> ASSIGNMENT: Output each line of the data word for word, from the first through the line that holds "prop, msg) \", and leave off whatever follows.

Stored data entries
■ ■ ■ ■

File: src/stopword_language_detector_core_defines.svh
// Assertion macros shared by the stopword language detector RTL.
`ifndef STOPWORD_LANGUAGE_DETECTOR_CORE_DEFINES_SVH
`define STOPWORD_LANGUAGE_DETECTOR_CORE_DEFINES_SVH

`ifndef SYNTHESIS

// Check a property on every rising clock edge outside reset.
`define SLDET_ASSERT(lbl, clk, rst_n, prop, msg) \
    lbl: assert property (@(posedge clk) disable iff (!rst_n) (prop)) \
        else $error(msg);

// Check that a condition never holds outside reset.
`define SLDET_NEVER(lbl, clk, rst_n, cond, msg) \
    lbl: assert property (@(posedge clk) disable iff (!rst_n) !(cond)) \
        else $error(msg);

`else

`define SLDET_ASSERT(lbl, clk, rst_n, prop, msg)

`define SLDET_NEVER(lbl, clk, rst_n, cond, msg)

`endif

`endif

File: src/sldet_pkg.sv
// Types, constants, word tables and helper functions of the stopword language detector.
package sldet_pkg;

    // Token geometry
    localparam int TOKEN_BYTES = 4;
    localparam int TOKEN_BITS  = TOKEN_BYTES * 8;
    localparam int LEN_W       = 3;
    localparam int IDX_W       = $clog2(TOKEN_BYTES);
    localparam logic [LEN_W-1:0] LONG_MARK = LEN_W'(TOKEN_BYTES + 1);

    // Defaults for top-level parameters
    localparam int SCORE_WIDTH_DEF = 16;
    localparam int QUEUE_DEPTH_DEF = 4;
    localparam int HIT_W           = 16;

    // Language codes
    localparam logic [1:0] LANG_SPANISH = 2'd0;
    localparam logic [1:0] LANG_ENGLISH = 2'd1;
    localparam logic [1:0] LANG_GERMAN  = 2'd2;

    // Positions in the per-token hit vector
    localparam int HIT_ES = 0;
    localparam int HIT_EN = 1;
    localparam int HIT_DE = 2;

    typedef struct packed {
        logic [7:0] text_byte;
        logic       final_byte;
    } byte_item_t;

    typedef struct packed {
        logic [1:0]       language;
        logic [HIT_W-1:0] spanish_hits;
        logic [HIT_W-1:0] english_hits;
        logic [HIT_W-1:0] german_hits;
    } result_item_t;

    // Closed token, first character in the most significant byte
    typedef struct packed {
        logic [TOKEN_BITS-1:0] text;
        logic [LEN_W-1:0]      len;
        logic                  last;
    } token_t;

    // Stop-word tables, words left-justified and zero padded
    localparam int ES_WORDS = 9;
    localparam int EN_WORDS = 8;
    localparam int DE_WORDS = 8;

    localparam logic [LEN_W-1:0] ES_LEN [ES_WORDS] =
        '{3'd2, 3'd2, 3'd3, 3'd3, 3'd2, 3'd3, 3'd1, 3'd3, 3'd2};
    localparam logic [TOKEN_BITS-1:0] ES_TEXT [ES_WORDS] =
        '{{"el", 16'h0}, {"la", 16'h0}, {"los", 8'h0}, {"las", 8'h0},
          {"un", 16'h0}, {"una", 8'h0}, {"y", 24'h0}, {"que", 8'h0},
          {"es", 16'h0}};

    localparam logic [LEN_W-1:0] EN_LEN [EN_WORDS] =
        '{3'd3, 3'd3, 3'd3, 3'd4, 3'd4, 3'd4, 3'd4, 3'd4};
    localparam logic [TOKEN_BITS-1:0] EN_TEXT [EN_WORDS] =
        '{{"the", 8'h0}, {"and", 8'h0}, {"for", 8'h0}, "with",
          "from", "that", "have", "this"};

    localparam logic [LEN_W-1:0] DE_LEN [DE_WORDS] =
        '{3'd3, 3'd3, 3'd3, 3'd3, 3'd3, 3'd3, 3'd3, 3'd3};
    localparam logic [TOKEN_BITS-1:0] DE_TEXT [DE_WORDS] =
        '{{"der", 8'h0}, {"die", 8'h0}, {"das", 8'h0}, {"und", 8'h0},
          {"von", 8'h0}, {"mit", 8'h0}, {"auf", 8'h0}, {"bei", 8'h0}};

    // Token separators, NUL included
    function automatic logic is_delim(input logic [7:0] c);
        return c inside {8'h20, 8'h2E, 8'h2C, 8'h3B, 8'h3A,
                         8'h21, 8'h3F, 8'h0A, 8'h09, 8'h00};
    endfunction

    // ASCII lowercase, other bytes unchanged
    function automatic logic [7:0] to_lower(input logic [7:0] c);
        return (c inside {[8'h41:8'h5A]}) ? c + 8'h20 : c;
    endfunction

    // Compare one token against all three tables in parallel
    function automatic logic [2:0] token_hits(input logic [TOKEN_BITS-1:0] text,
                                              input logic [LEN_W-1:0]      len);
        logic [TOKEN_BITS-1:0] mask;
        logic [TOKEN_BITS-1:0] masked;
        logic [2:0]            hits;
        logic                  usable;
        mask   = ~({TOKEN_BITS{1'b1}} >> {len, 3'b000});
        masked = text & mask;
        usable = (len != '0) && (len <= LEN_W'(TOKEN_BYTES));
        hits   = '0;
        for (int i = 0; i < ES_WORDS; i++) begin
            if (usable && len == ES_LEN[i] && masked == ES_TEXT[i]) hits[HIT_ES] = 1'b1;
        end
        for (int i = 0; i < EN_WORDS; i++) begin
            if (usable && len == EN_LEN[i] && masked == EN_TEXT[i]) hits[HIT_EN] = 1'b1;
        end
        for (int i = 0; i < DE_WORDS; i++) begin
            if (usable && len == DE_LEN[i] && masked == DE_TEXT[i]) hits[HIT_DE] = 1'b1;
        end
        return hits;
    endfunction

endpackage

File: src/sldet_queue.sv
// Small token queue between the tokenizer and the scoring stage.
module sldet_queue
    import sldet_pkg::*;
#(
    parameter int DEPTH = QUEUE_DEPTH_DEF
)
(
    input  logic   clk,
    input  logic   rst_n,
    input  logic   push_valid,
    output logic   push_ready,
    input  token_t push_item,
    output logic   pop_valid,
    input  logic   pop_ready,
    output token_t pop_item
);

    localparam int PTR_W = (DEPTH > 1) ? $clog2(DEPTH) : 1;
    localparam int CNT_W = $clog2(DEPTH + 1);

    token_t             mem_reg [DEPTH];
    logic [PTR_W-1:0]   wr_ptr_reg, wr_ptr_next;
    logic [PTR_W-1:0]   rd_ptr_reg, rd_ptr_next;
    logic [CNT_W-1:0]   count_reg, count_next;
    logic               do_push, do_pop;

    // Flags and handshakes
    assign push_ready = (count_reg != CNT_W'(DEPTH));
    assign pop_valid  = (count_reg != '0);
    assign pop_item   = mem_reg[rd_ptr_reg];
    assign do_push    = push_valid && push_ready;
    assign do_pop     = pop_valid && pop_ready;

    // Advance pointers and count
    always_comb
    begin
        wr_ptr_next = wr_ptr_reg;
        rd_ptr_next = rd_ptr_reg;
        count_next  = count_reg;
        if (do_push)
        begin
            wr_ptr_next = (wr_ptr_reg == PTR_W'(DEPTH - 1)) ? '0 : wr_ptr_reg + 1'b1;
        end
        if (do_pop)
        begin
            rd_ptr_next = (rd_ptr_reg == PTR_W'(DEPTH - 1)) ? '0 : rd_ptr_reg + 1'b1;
        end
        if (do_push && !do_pop)
        begin
            count_next = count_reg + 1'b1;
        end
        else if (do_pop && !do_push)
        begin
            count_next = count_reg - 1'b1;
        end
    end

    always_ff @(posedge clk or negedge rst_n)
    begin
        if (!rst_n)
        begin
            wr_ptr_reg <= '0;
            rd_ptr_reg <= '0;
            count_reg  <= '0;
        end
        else
        begin
            wr_ptr_reg <= wr_ptr_next;
            rd_ptr_reg <= rd_ptr_next;
            count_reg  <= count_next;
        end
    end

    // Store the pushed item
    always_ff @(posedge clk)
    begin
        if (do_push)
        begin
            mem_reg[wr_ptr_reg] <= push_item;
        end
    end

endmodule

File: src/sldet_front.sv
// Tokenizer: takes text bytes, builds the open token and pushes closed tokens.
module sldet_front
    import sldet_pkg::*;
(
    input  logic       clk,
    input  logic       rst_n,
    input  logic       byte_valid,
    output logic       byte_stall,
    input  byte_item_t byte_item,
    output logic       tok_valid,
    input  logic       tok_ready,
    output token_t     tok_item
);

    logic [7:0]            chars_reg [TOKEN_BYTES];
    logic [LEN_W-1:0]      len_reg, len_next;
    logic                  accept;
    logic                  delim;
    logic                  closing;
    logic [7:0]            lower;
    logic [TOKEN_BITS-1:0] cur_text;
    logic [TOKEN_BITS-1:0] app_text;
    logic [LEN_W-1:0]      app_len;

    // Hold the input while the queue is full
    assign byte_stall = !tok_ready;
    assign accept     = byte_valid && tok_ready;
    assign delim      = is_delim(byte_item.text_byte);
    assign lower      = to_lower(byte_item.text_byte);
    assign closing    = delim || byte_item.final_byte;

    // Open token as it stands, and with this byte appended
    always_comb
    begin
        for (int k = 0; k < TOKEN_BYTES; k++)
        begin
            cur_text[(TOKEN_BYTES-1-k)*8 +: 8] = chars_reg[k];
            app_text[(TOKEN_BYTES-1-k)*8 +: 8] =
                (len_reg == LEN_W'(k)) ? lower : chars_reg[k];
        end
        app_len = (len_reg < LONG_MARK) ? len_reg + 1'b1 : len_reg;
    end

    // Push the closed token on a separator or on the last byte
    always_comb
    begin
        tok_valid     = accept && closing;
        tok_item.text = delim ? cur_text : app_text;
        tok_item.len  = delim ? len_reg : app_len;
        tok_item.last = byte_item.final_byte;
    end

    // Advance or clear the token length
    always_comb
    begin
        len_next = len_reg;
        if (accept)
        begin
            len_next = closing ? '0 : app_len;
        end
    end

    always_ff @(posedge clk or negedge rst_n)
    begin
        if (!rst_n)
        begin
            len_reg <= '0;
        end
        else
        begin
            len_reg <= len_next;
        end
    end

    // Store token characters while there is room
    always_ff @(posedge clk)
    begin
        if (accept && !delim && len_reg < LEN_W'(TOKEN_BYTES))
        begin
            chars_reg[len_reg[IDX_W-1:0]] <= lower;
        end
    end

endmodule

■ ■ ■ ■

> WRITTEN ANSWER:
File: src/stopword_language_detector_core_defines.svh
// Assertion macros shared by the stopword language detector RTL.
`ifndef STOPWORD_LANGUAGE_DETECTOR_CORE_DEFINES_SVH
`define STOPWORD_LANGUAGE_DETECTOR_CORE_DEFINES_SVH

`ifndef SYNTHESIS

// Check a property on every rising clock edge outside reset.
`define SLDET_ASSERT(lbl, clk, rst_n, prop, msg) \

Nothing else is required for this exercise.